Tuesday 10 December 2019

Cavan maternity unit had 45 'clinical incidents' this year

Two investigations under way following deaths of babies

Cavan General Hospital, where two babies have died in the past week. Photo: Lorraine Teevan
Cavan General Hospital, where two babies have died in the past week. Photo: Lorraine Teevan
Eilish O'Regan

Eilish O'Regan

The maternity unit at Cavan Hospital has reported 45 "clinical incidents" in the first three months of the year.

A clinical incident is an event or circumstance that could have, or did, result in unnecessary harm to a patient.

The reports of the incidents were made as part of a self-monitoring surveillance system by hospitals in a bid to improve patient safety.

Two separate investigations are under way at the maternity unit following the deaths of two babies in the past week.

The first is examining the death of a day-old baby on Wednesday after being born by Caesarean section.

A separate investigation is also being carried out into the death of a baby on Sunday after a pregnant woman developed a life-threatening haemorrhage at home, and was brought by ambulance to the maternity unit for an emergency Caesarean section.

The baby did not survive, and the woman who was administered medical treatment is now recovering.

Previous to this, during the first three months of the year, 382 babies were born in the maternity unit at Cavan.

During this period, the 45 clinical incidents reported in Cavan compared with 47 incidents reported by Portiuncula Hospital maternity unit in Galway.
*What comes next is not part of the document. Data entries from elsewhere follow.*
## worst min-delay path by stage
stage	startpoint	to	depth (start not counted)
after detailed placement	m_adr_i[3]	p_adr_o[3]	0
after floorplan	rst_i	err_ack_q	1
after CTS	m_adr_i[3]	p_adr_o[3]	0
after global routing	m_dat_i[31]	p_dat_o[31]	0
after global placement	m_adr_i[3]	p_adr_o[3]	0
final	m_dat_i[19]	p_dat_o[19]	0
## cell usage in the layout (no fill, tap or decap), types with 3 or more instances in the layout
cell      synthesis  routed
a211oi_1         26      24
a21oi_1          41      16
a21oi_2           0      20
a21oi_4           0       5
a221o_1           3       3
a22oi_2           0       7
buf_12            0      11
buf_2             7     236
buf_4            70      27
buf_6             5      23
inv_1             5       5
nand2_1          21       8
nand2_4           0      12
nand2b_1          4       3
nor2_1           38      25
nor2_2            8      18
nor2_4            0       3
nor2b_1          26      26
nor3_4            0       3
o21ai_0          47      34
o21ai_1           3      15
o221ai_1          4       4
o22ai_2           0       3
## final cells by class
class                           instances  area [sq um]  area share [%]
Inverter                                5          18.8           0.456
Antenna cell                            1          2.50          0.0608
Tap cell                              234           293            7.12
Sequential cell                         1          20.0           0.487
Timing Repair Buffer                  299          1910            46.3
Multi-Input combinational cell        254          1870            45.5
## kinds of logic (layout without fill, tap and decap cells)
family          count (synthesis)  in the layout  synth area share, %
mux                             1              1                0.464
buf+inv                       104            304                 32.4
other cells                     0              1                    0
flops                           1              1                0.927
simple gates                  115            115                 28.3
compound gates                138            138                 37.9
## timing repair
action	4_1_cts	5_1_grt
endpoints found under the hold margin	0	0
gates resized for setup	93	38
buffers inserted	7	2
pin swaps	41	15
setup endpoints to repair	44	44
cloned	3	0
$ cat src/nebula_pkg.sv
/* Nebula fabric shared definitions */
package nebula_pkg;

    typedef logic [31:0] wb_addr_t;    // Byte address
    typedef logic [31:0] wb_data_t;
    typedef logic [3:0]  wb_sel_t;     // One bit per byte lane
    typedef logic [3:0]  team_idx_t;   // 0 means no team

    // Address map, one 1 MiB window per block
    localparam wb_addr_t WIN_MASK    = 32'hFFF0_0000;
    localparam wb_addr_t SRAM_BASE   = 32'h3000_0000;
    localparam wb_addr_t GPIO_BASE   = 32'h3010_0000;
    localparam wb_addr_t LA_BASE     = 32'h3020_0000;
    localparam wb_addr_t TEAM_BASE   = 32'h3030_0000;
    localparam wb_addr_t TEAM_STRIDE = 32'h0001_0000;  // 64 KiB per team

    // Decoder port order
    localparam int P_SRAM  = 0;
    localparam int P_GPIO  = 1;
    localparam int P_LA    = 2;
    localparam int P_TEAM0 = 3;    // Team t on port P_TEAM0 + t - 1

    localparam wb_data_t ERR_WORD = 32'hDEAD_BEEF;  // Unmapped read data

endpackage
This is of similar size and had 462 births over the same three months.

Nationally, the most common clinical incidents in maternity units which led to claims involved perineal tear and shoulder dystocia, stillbirth, unexpected neonatal death and cerebral irritability.

The total national spending on clinical claims in maternity services in 2014 was €57.3m.

Cavan reported no perinatal deaths - babies who died at or around the time of birth - over the three-month period.

Meanwhile, the hospital yesterday refused to say what progress has been made in previous reviews into baby deaths at Cavan stretching back to 2012.

A spokesperson also would not say what arrangements are in place to provide cover for a consultant obstetrician who has been on paid adminstrative leave for a year-and-a-half.

Health Minister Simon Harris said he only became aware of the two baby deaths in Cavan on Monday.

He said it was important that both investigations have a "speedy conclusion".

"I think it is really important that we have these reports so we can establish the facts.

"It's also very important that we respect patient confidentiality at this very sensitive and difficult time for families."

Dr Sam Coulter-Smith, the former master of the Rotunda Hospital, which has linkages with Cavan through the RCSI hospital group, said it was important to put the tragic incidents in context.

Cavan maternity unit has around 2,000 births a year, and four to five deaths per 1,000 deliveries would not be out of the norm, he said.

That would be eight to 10 baby deaths a year - and Cavan's statistics were much lower, he pointed out.

The Association for the Improvement of Maternity Services in Ireland (AIMS) said it was saddened, but not surprised to read of the baby deaths.

"Ongoing and unaddressed underfunding and understaffing of maternity units across the country, particularly smaller units, is undoubtedly a key factor in this tragedy.

"However the wider issue of general lack of accountability across the maternity services is at its core," spokeswoman Krysia Lynch said.

"AIMS has been raising concerns about the safety of practice in Cavan General for several years.

"While it is certain that there will be widespread attempts to paint this as an issue of a smaller unit, the fact is that this is far from confined to Cavan General."